Of the 10 167 participants, 793 were HBsAg positive; 745 of the 793 subjects were free of antibodies to HCV or HDV; and 634 of 745 subjects had HBV genotyped. Ten of the 634 subjects (8 with genotype C, one with genotype D, and one with genotype B) were diagnosed as having ultrasonographic cirrhosis (score 8 or higher), while 72 had cirrhosis-like ultrasonographic abnormalities (scores 5-7). Of the 634 subjects, one was diagnosed as having HCC. A crude prevalence of probable cirrhosis (ultrasonographic cirrhosis and cirrhosis-like ultrasonographic abnormalities) was 12.9%. Table 1 shows the demographic and viral characteristics and liver abnormalities of the 634 subjects. There were no significant differences in proportions of age, sex, ALT level, HBeAg positivity, and fatty liver between the subjects infected with genotype B and those with genotype C. Compared with genotype C, HBV genotype B was more frequently seen in those with a high viral load (log10 copies/mL ≥ 4). Of the 634 subjects, 39 were positive for HBeAg. The HBeAg-positive subjects were significantly younger than the HBeAg-negative subjects (25.4 ± 11.2 years vs 42.7 ± 12.4 years, P < 0.001). The subjects with probable cirrhosis were significantly older than those without probable cirrhosis (45.3 ± 10.5 years vs 41.1 ± 13.3 years, P = 0.001). Probable cirrhosis was only found in the HBeAg-negative subjects, and more frequently in the subjects with genotype C than in those with genotype B (14.8% vs 8.0%, P = 0.018). Serum viral load was significantly higher in the HBeAg-negative subjects with abnormal ALT levels than in the HBeAg-negative subjects with normal ALT levels (4.54 ± 2.16 log10 copies/mL vs 3.31 ± 1.36 log10 copies/mL; P < 0.001).
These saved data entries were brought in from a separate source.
--- config.mk ---
export PLATFORM = sky130hd
export DESIGN_NAME = instr_input_buffer
export DESIGN_NICKNAME = d
export VERILOG_FILES = /design/src/rtl/instr_input_buffer.sv
export SDC_FILE = /design/constraint.sdc
export NUM_CORES = 1
export LEC_CHECK = 0
export ABC_CLOCK_PERIOD_IN_PS = 2700
export BUFFER_PORTS_ARGS = -buffer_cell sky130_fd_sc_hd__buf_2
export CAP_MARGIN = 20
export CORE_ASPECT_RATIO = 1.1
export CORE_UTILIZATION = 45
export DETAILED_ROUTE_END_ITERATION = 7
export GPL_TIMING_DRIVEN = 0
export PLACE_DENSITY_LB_ADDON = 0.15
export SLEW_MARGIN = 10
export SYNTH_ARGS = -nofsm -noshare
export SYNTH_HDL_FRONTEND = slang
export SYNTH_SLANG_ARGS = --single-unit
--- constraint.sdc ---
create_clock -name clk -period 2.7 [get_ports clk]
set_input_delay 0.54 -clock clk [delete_from_list [all_inputs] [get_ports clk]]
set_output_delay 0.54 -clock clk [all_outputs]
set_load 0.02 [all_outputs]
--- src/rtl/instr_input_buffer.sv ---
// -----------------------------------------------------------------------------
// instr_input_buffer
//
// Front-end input stage of the 8-bit HDU-RISC hazard demonstrator. Instruction
// words set on the board switches are captured into a small in-order buffer
// whenever the debounced LOAD button is pressed. The buffer is read at random
// by the downstream hazard checker. A debounced CLEAR button empties it.
//
// Ports
//   clk        in   system clock, rising edge
//   reset      in   asynchronous, active-high reset
//   sw_instr   in   [DATA_W]  switch word, sampled on the write edge
//   btn_load   in   raw, bouncing LOAD button
//   btn_clear  in   raw, bouncing CLEAR button
//   lock       in   checker busy; load events are discarded while high
//   rd_addr    in   [PTR_W]   read slot index
//   rd_data    out  [DATA_W]  mem[rd_addr] when rd_addr < count, else 0
//   count      out  [PTR_W+1] number of valid instructions, 0..DEPTH
//   empty      out  count == 0
//   full       out  count == DEPTH
//   load_ack   out  one-cycle pulse in the cycle after an accepted write
//   overflow   out  sticky; a load was attempted while full
//
// Handshake: there is no valid/ready pair on this block. A load "event" is the
// debounced 0->1 edge of LOAD. It is either accepted (written, acknowledged by
// exactly one load_ack cycle) or discarded (clear on the same edge, lock high,
// or buffer full -- the last also sets overflow). No event is ever queued.
// -----------------------------------------------------------------------------

// Synchroniser plus debouncer for one button. rise_o is high during the cycle
// whose closing edge moves the debounced level from 0 to 1.
module instr_input_buffer_debounce #(
  parameter int DEB_CYCLES = 4
) (
  input  logic clk,
  input  logic reset,
  input  logic btn_i,
  output logic rise_o,
  output logic deb_o
);
  localparam int CNT_W = (DEB_CYCLES > 2) ? $clog2(DEB_CYCLES) : 1;
  localparam logic [CNT_W-1:0] CNT_LAST = CNT_W'(DEB_CYCLES - 1);

  logic             s1_q, s2_q;
  logic             deb_q, deb_d;
  logic [CNT_W-1:0] cnt_q, cnt_d;

  always_comb begin
    cnt_d = cnt_q;
    deb_d = deb_q;
    if (s2_q == deb_q) begin
      // Any agreeing cycle restarts the stability window.
      cnt_d = '0;
    end else if (cnt_q == CNT_LAST) begin
      deb_d = s2_q;
      cnt_d = '0;
    end else begin
      cnt_d = cnt_q + CNT_W'(1);
    end
  end

  assign rise_o = ~deb_q & deb_d;
  assign deb_o  = deb_q;

  always_ff @(posedge clk or posedge reset) begin
    if (reset) begin
      s1_q  <= 1'b0;
      s2_q  <= 1'b0;
      deb_q <= 1'b0;
      cnt_q <= '0;
    end else begin
      s1_q  <= btn_i;
      s2_q  <= s1_q;
      deb_q <= deb_d;
      cnt_q <= cnt_d;
    end
  end
endmodule

module instr_input_buffer #(
  parameter int DEPTH      = 8,
  parameter int PTR_W      = 3,
  parameter int DATA_W     = 8,
  parameter int DEB_CYCLES = 4
) (
  input  logic              clk,
  input  logic              reset,
  input  logic [DATA_W-1:0] sw_instr,
  input  logic              btn_load,
  input  logic              btn_clear,
  input  logic              lock,
  input  logic [PTR_W-1:0]  rd_addr,
  output logic [DATA_W-1:0] rd_data,
  output logic [PTR_W:0]    count,
  output logic              empty,
  output logic              full,
  output logic              load_ack,
  output logic              overflow
);
  localparam logic [PTR_W:0] COUNT_FULL = (PTR_W + 1)'(DEPTH);

  logic              load_fire, clear_fire;
  logic              load_deb, clear_deb;
  logic [DATA_W-1:0] mem_q [DEPTH];
  logic [PTR_W-1:0]  wr_ptr_q, wr_ptr_d;
  logic [PTR_W:0]    count_q, count_d;
  logic              overflow_q, overflow_d;
  logic              ack_q, ack_d;
  logic              we;

  instr_input_buffer_debounce #(.DEB_CYCLES(DEB_CYCLES)) u_deb_load (
    .clk    (clk),
    .reset  (reset),
    .btn_i  (btn_load),
    .rise_o (load_fire),
    .deb_o  (load_deb)
  );

  instr_input_buffer_debounce #(.DEB_CYCLES(DEB_CYCLES)) u_deb_clear (
    .clk    (clk),
    .reset  (reset),
    .btn_i  (btn_clear),
    .rise_o (clear_fire),
    .deb_o  (clear_deb)
  );

  // Debounced levels are only needed for the falling-edge re-arm inside the
  // debouncers; they are kept visible for probing.
  logic unused_deb;
  assign unused_deb = load_deb ^ clear_deb;

  assign full  = (count_q == COUNT_FULL);
  assign empty = (count_q == '0);

  // Clear outranks load; lock only gates loads, never clears.
  always_comb begin
    wr_ptr_d   = wr_ptr_q;
    count_d    = count_q;
    overflow_d = overflow_q;
    ack_d      = 1'b0;
    we         = 1'b0;
    if (clear_fire) begin
      wr_ptr_d   = '0;
      count_d    = '0;
      overflow_d = 1'b0;
    end else if (load_fire && !lock) begin
      if (full) begin
        overflow_d = 1'b1;
      end else begin
        we       = 1'b1;
        wr_ptr_d = wr_ptr_q + PTR_W'(1);
        count_d  = count_q + (PTR_W + 1)'(1);
        ack_d    = 1'b1;
      end
    end
  end

  always_ff @(posedge clk or posedge reset) begin
    if (reset) begin
      wr_ptr_q   <= '0;
      count_q    <= '0;
      overflow_q <= 1'b0;
      ack_q      <= 1'b0;
    end else begin
      wr_ptr_q   <= wr_ptr_d;
      count_q    <= count_d;
      overflow_q <= overflow_d;
      ack_q      <= ack_d;
    end
  end

  always_ff @(posedge clk or posedge reset) begin
    if (reset) begin
      for (int i = 0; i < DEPTH; i++) mem_q[i] <= '0;
    end else if (we) begin
      mem_q[wr_ptr_q] <= sw_instr;
    end
  end

  // Stale entries beyond count (e.g. after a clear) are masked to zero.
  assign rd_data  = ({1'b0, rd_addr} < count_q) ? mem_q[rd_addr] : '0;
  assign count    = count_q;
  assign load_ack = ack_q;
  assign overflow = overflow_q;
endmodule

==> results of run 1 <==
## state kept, by name, indices dropped and copies added (netlist names)
register,cells
u_deb_clear.cnt_q,2
overflow,1
load_ack,1
mem_q,64
u_deb_load.s1_q,1
u_deb_clear.deb_o,1
u_deb_clear.s1_q,1
u_deb_load.cnt_q,2
u_deb_load.deb_o,1
u_deb_clear.s2_q,1
wr_ptr_q,3
count,4
u_deb_load.s2_q,1
## worst register-to-register path, cell delays in order, from the launching register on
cell	delay (ps)
dfrtp_1	460
inv_1	90
ha_1	230
nand3b_2	170
buf_6	200
nand4_2	360
mux2_2	420
## per-layer routing
metal | share of wire | GRT usage
met2 | 0.47 | 0.300
met1 | 0.48 | 0.266
met5 | 0 | 0
met4 | 0.014 | 0.0672
met3 | 0.032 | 0.0402
## stage by stage
stage / std cells / worst slack [ps]
6_report: 422 / 134
5_1_grt: 422 / 51.5
4_1_cts: 422 / 147
3_5_place_dp: 406 / 137
3_3_place_gp: 405 / -1050
2_1_floorplan: 264 / 23.2
## cells by family after synthesis
| group | synth area share |
|---|---|
| multiplexers | 0.301 |
| XOR/XNOR | 0.00443 |
| AO/OA/AOI/OAI | 0.0310 |
| flip-flops | 0.525 |
| adder cells (fa/ha/maj) | 0.0221 |
| buffers and inverters | 0.0291 |
| AND/OR/NAND/NOR | 0.0873 |
## worst paths after layout
path,from,end
setup / recovery,rd_addr[1],rd_data[6]
hold / removal,reset,u_deb_load.s1_q$_DFF_PP0_
setup reg to reg,count[0]$_DFFE_PP0P_,mem_q[19]$_DFFE_PP0P_
hold reg to reg,u_deb_clear.s1_q$_DFF_PP0_,u_deb_clear.s2_q$_DFF_PP0_
max in group asynchronous,reset,mem_q[57]$_DFFE_PP0P_
min in group clk,btn_load,u_deb_load.s1_q$_DFF_PP0_
## synth_stat cells (3+ instances only)
cell / instances
buf_6: 3
inv_1: 6
nand4_4: 3
nor3b_1: 5
nor3_1: 3
mux2i_1: 9
a21oi_1: 15
nor2_1: 4
mux2_2: 63
nand3_1: 5
o21ai_0: 6
mux4_2: 16
nand4_2: 5
dfrtp_1: 83
ha_1: 7
and3b_1: 3
## final cells by class
type | instances | area (sq um)
inverters | 6 | 25.0
multi-input cells | 164 | 1770
flip-flops and latches | 83 | 2080
fillers | 734 | 3980
repair buffers | 31 | 178
plain buffers | 11 | 92.6
clock inverters | 4 | 50.0
clock buffers | 12 | 145
well taps | 111 | 139
## where the power goes
part	internal, uW	switching [uW]	total [uW]
Sequential	1460	136	1600
Clock	452	432	884
Combinational	375	375	750
Total	2290	942	3230
==> results.md, run 1 <==
* WP data arrival at between 2000 and 2500 ps
* CP cell instances: buf_2 -> buf_2 -> buf_2 -> mux4_2 -> mux2i_1 -> a21oi_1 -> buf_2
* Max Slew Vio Count at 0
* Cell depth of the worst setup path at 7
* Buf/Inv on CP at 4
* Final period utilization at 0.950
* CTS root buffer: clkbuf_8
* Number of I/O port buffers at 30
* Final setup vio count at 0
* Vias in the first global route at around 2400
* Final min period at 2570 ps
* Worst vdd ir at about 0.27 mV
* # Post-CTS Setup Buffers at 0
* IO Count at 32
* Synth top area cells: dfrtp_1 (53%), mux2_2 (18%), mux4_2 (9.1%)
* Post-synthesis sequential area ratio at 0.525
* Initial antenna violation count at 0
* Fin util at 0.529
* Num CTS Buffers at 9
* Post-synthesis cell type count at 37
* TritonRoute pass-1 iters at 4
* Clock transition at path regs at 80 ps
* Synthesized cell area at around 0.0040 sq mm
* Die height at 100 um
* Pwr Total at between 3000 and 4000 uW
* Post-synth EDFFs at 0
* CORE AREA at ~0.0085 sq mm
* Worst EP required at roughly 2200 ps
* Hold WC Path Type: primary input to async pin
* Clock Latency Late Sink at ~350 ps
* Die area at 0.00917 sq mm
* Initial core utilization at 0.468
* Die Wd at roughly 90 um
* Initial DRC count at ~140
* Clock Sinks at 83
* Grt total ovfl at 0
* Least-Margin Pin Slew at 752 ps
* Top FF cell, synth: dfrtp_1
* FMAX at slightly below 0.4 GHz
* Clk buf depth at 2
* Setup Crit Path Kind: primary input to output pin
* Final WL at approximately 8000 um
* Nets at about 330
* Most frequent cells in the layout: dfrtp_1 (83), mux2_2 (63), buf_2 (32)
* GR Util All Layers at 0.191
* Most frequent CP cell: buf_2
* Htree depth at 3
* GPL Wtd Cong at ~0.72
* Syn Area/Cell at roughly 15 sq um
* CP endpoint kind: output pin
* Cells after Synth at between 200 and 300
* Largest area contributor in the synthesized netlist: dfrtp_1
* Most common cell after layout, fill and taps aside: dfrtp_1
* Max_cap viols at 0
* Final Hold Fails at 0
* Setup TNS at 0 ps
* Area delta synth->final at 13.1%
* Remaining antenna violation count at 0
* Vias post-DR at approximately 2300
* Synth top area share at 0.525
* Dpl hpwl at 5070 um
* RSZ-0062 raised after global routing: false
* Startpoint Class: primary input
* Worst Clk Skew at between 10 and 15 ps
* Crit-path max cell delay at between 300 and 400 ps
* Remaining DRCs at 0
* First-pass GRT wire length at ~13000 um
* WHS at ~130 ps
* Yosys reg bits at 83
* Largest net degree at the start of global routing at 66
* Critical path peak fanout at 10
* Hold-fix buffers at CTS at 0
* Relative slew margins at 0.499
* Dpl cell area at 0.00427 sq mm
* Post_cts resized at 1
* N_diodes at 0
* CP top delay family: buffers and inverters
* Worst reg-to-reg path cell count at 6
* Layout cells sized above 1 at 0.476
* TritonCTS clock tree: built
* R2R Setup Slk at 660 ps
* Fin area at about 0.0045 sq mm
* Lkg Pwr at 0.00219 uW
* Synthesized Nets at around 290
* WL/cell at approximately 19 um
* Pwr dens at 722 mW/mm^2
* Synth async-reset ratio at 1.00
* Status: finished clean
* Vias per cell at roughly 5.6
* Synthesis warning total at 0
* # rows at 35
* Slowest cell on crit path: buf_2
No activity file was read; power rests on OpenSTA's default activity.
==> run 2: changes to the inputs <==
ABC_CLOCK_PERIOD_IN_PS = 2900   (was 2700)
SKIP_CTS_REPAIR_TIMING = 1   (was not set)
SLEW_MARGIN = 20   (was 10)
clock period = 2.9 ns   (was 2.7 ns; I/O delays follow)
==> results.md, run 2 (synthesis gave the netlist of run 1 again) <==
* RSZ-0062 raised after global routing: false
* FMAX at approximately 0.37 GHz
* Clock transition at path regs at ~90 ps
* Final Hold Fails at 0
* Comb pwr share at 0.237
* Seq pwr share at 0.507
* Most common cell after layout, fill and taps aside: dfrtp_1
* WL/cell at between 15 and 20 um
* Pwr dens at roughly 660 mW/mm^2
* Layout cells sized above 1 at 0.479
* Hold WC Path Type: primary input to async pin
* N_diodes at 0
* Nets at roughly 330
* Critical path peak fanout at 8
* Lkg Pwr at ~0.0022 uW
* First-pass GRT wire length at between 10000 and 15000 um
* Internal Power at between 2000 and 2500 uW
* Reg with most FFs: mem_q
* Setup TNS at 0 ps
* CP endpoint kind: output pin
* Final min period at between 2000 and 3000 ps
* Final std cells w/o fill at 422
* TritonRoute pass-1 iters at 4
* Worst EP required at ~2300 ps
* Initial core utilization at 0.468
* WHS at 211 ps
* Die Wd at around 90 um
* Placed instance count at ~410
* CTS root buffer: clkbuf_8
* GPL Wtd Cong at roughly 0.72
* Crit-path max cell delay at approximately 580 ps
* Vias in the first global route at approximately 2400
* Final period utilization at 0.944
* Vias post-DR at 2353
* Status: finished clean
* CP top delay family: simple AND/OR/NAND/NOR gates
* Area delta synth->final at 12.6%
* GR Util All Layers at 0.189
* Number of I/O port buffers at 30
* Worst vdd ir at ~0.26 mV
* Most frequent cells in the layout: dfrtp_1 (83), mux2_2 (63), buf_2 (32)
* Sw power at 913 uW
* Clk buf depth at 2
* Largest net degree at the start of global routing at 57
* WP data arrival at around 2200 ps
* # rows at 35
* Pwr Total at a little under 3000 uW
* Initial antenna violation count at 0
* Htree depth at 3
* Buf/Inv on CP at 2
* Dpl cell area at approximately 0.0043 sq mm
* Max Slew Vio Count at 0
* Die height at about 100 um
* Least-Margin Pin Slew at approximately 770 ps
* Max FFs per register at 64
* Remaining DRCs at 0
* Grt total ovfl at 0
* Worst Clk Skew at roughly 9.7 ps
* CORE AREA at about 0.0085 sq mm
* Num CTS Buffers at 9
* Max_cap viols at 0
* Dpl hpwl at 5050 um
* Remaining antenna violation count at 0
* Clock Latency Late Sink at 350 ps
* Startpoint Class: register
* Initial DRC count at about 130
* Final setup vio count at 0
* Clock share of power at 0.256
* TritonCTS clock tree: built
* Die area at about 0.0092 sq mm
* CP cell instances: inv_1 -> ha_1 -> nor2_1 -> nor2_1 -> a21oi_1 -> buf_2
* Vias per cell at around 5.6
* Final WL at 7850 um
* Switching Fraction at 0.311
* Relative slew margins at 0.488
* Slowest cell on crit path: nor2_1
* Most frequent CP cell: nor2_1
* Fin area at 0.00445 sq mm
* Setup Crit Path Kind: register to output pin
* Clock Sinks at 83
* IO Count at 32
run 2: stage by stage:
stage                     worst slack, ps  utilization
after floorplan                       183            -
after global placement               -887        0.502
after detailed placement              275        0.506
after CTS                             153        0.527
after global routing                 48.3        0.527
final                                 162        0.527
run 2: worst paths after layout:
check | cells after the start | slack [ps] | endpoint | from
max in group asynchronous | 3 | 2090 | mem_q[49]$_DFFE_PP0P_ | reset
min in group clk | 1 | 330 | u_deb_load.s1_q$_DFF_PP0_ | btn_load
setup / recovery | 6 | 160 | rd_data[6] | count[2]$_DFFE_PP0P_
hold / removal | 2 | 210 | mem_q[54]$_DFFE_PP0P_ | reset
hold reg to reg | 0 | 350 | u_deb_clear.s2_q$_DFF_PP0_ | u_deb_clear.s1_q$_DFF_PP0_
setup reg to reg | 6 | 870 | mem_q[56]$_DFFE_PP0P_ | count[0]$_DFFE_PP0P_
run 2: power groups by stage:
stage | logic (uW) | clock network, uW | registers (uW)
6_report | 695 | 751 | 1490
5_1_grt | 777 | 823 | 1520
4_1_cts | 700 | 777 | 1490
3_5_place_dp | 699 | 0 | 1510
3_3_place_gp | 681 | 0 | 1500
2_1_floorplan | 517 | 0 | 1490
run 2: cell type report:
cell class	instances	area, sq um
multi-input cells	164	1760
repair buffers	31	178
well taps	111	139
flip-flops and latches	83	2080
clock buffers	9	124
clock inverters	7	53.8
inverters	6	25.0
plain buffers	11	92.6
fillers	732	4000
run 2: routing by layer:
layer / share of wire / GRT usage
met4: 0.015 / 0.0720
met2: 0.49 / 0.308
met1: 0.47 / 0.256
met3: 0.028 / 0.0303
met5: 0 / 0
However, this association was not found in the HBeAg-positive subjects. Serum ALT level was significantly higher in the subjects with high viral load (≥ 1 × 104 copies/mL) than in those with low viral load (< 1 × 104 copies/mL) (33.9 ± 2.4 U/L vs 22.4 ± 1.9 U/L, P < 0.001). Serum ALT level was significantly higher in the subjects with ultrasonographic cirrhosis (score ≥ 8) than in the HBeAg-negative subjects with ultrasonographic score less than 7 (41.1 ± 1.6 U/L vs 24.1 ± 2.0 U/L, P = 0.026). ALT abnormality was more frequent in HBeAg-negative subjects with probable cirrhosis than those without probable cirrhosis (19.5% vs 7.8%, P = 0.001).
| Variables | Genotype B (n = 199) | Genotype C (n = 411) | Others (n = 24)1 | P value2 |
| Age (yr)3 | 42.1 ± 13.0 | 41.3 ± 12.8 | 43.8 ± 12.8 | 0.493 |
| Gender | ||||
| Male | 116 (58.3) | 228 (55.5) | 16 (66.7) | |
| Female | 83 (41.7) | 183 (44.5) | 8 (33.3) | 0.511 |
| ALT (log10 U/L)3 | 1.4 ± 0.3 | 1.4 ± 0.3 | 1.4 ± 0.2 | 0.238 |
| ≤ 45 U/L | 174 (87.4) | 373 (90.8) | 23 (95.8) | |
| > 45 U/L | 25 (12.6) | 38 (9.2) | 1 (4.2) | 0.207 |
| HBeAg | ||||
| Negative | 186 (93.5) | 385 (93.7) | 24 (100.0) | |
| Positive | 13 (6.5) | 26 (6.3) | 0 | 0.922 |
| HBV DNA levels (log10 copies/mL)3 | 3.7 ± 1.7 | 3.5 ± 1.7 | 3.1 ± 1.1 | 0.194 |
| < 4 | 151 (75.9) | 347 (84.4) | 23 (95.8) | |
| ≥ 4 | 48 (24.1) | 64 (15.6) | 1 (4.2) | 0.011 |
| Fatty liver | ||||
| Yes | 16 (8.0) | 24 (5.8) | 2 (8.3) | |
| No | 183 (92.0) | 387 (94.2) | 22 (91.7) | 0.303 |
| Cirrhosis status | ||||
| Normal | 183 (92.0) | 350 (85.2) | 19 (79.2) | |
| Probable cirrhosis4 | 16 (8.0) | 61 (14.8) | 5 (20.8) | 0.018 |
Table 2 shows the factors associated with probable liver cirrhosis in the HBeAg-negative subjects by univariate and multivariate regression analyses. Age (≥ 45 years vs < 45 years), sex (male vs female), HBV DNA (≥ 4 log10 copies/mL vs < 4 log10 copies/mL), ALT (> 45 U/L vs≤ 45 U/L), and HBV genotypes (genotype C vs genotype B) were included in the models. It was found that age (≥ 45 years), male sex, genotype C, and ALT abnormality were independently associated with probable cirrhosis (AOR = 1.81, 95% CI: 1.10-2.99; AOR = 1.74, 95% CI: 1.03-2.95; AOR = 2.30, 95% CI: 1.26-4.19; AOR = 2.98, 95% CI: 1.48-5.99, respectively).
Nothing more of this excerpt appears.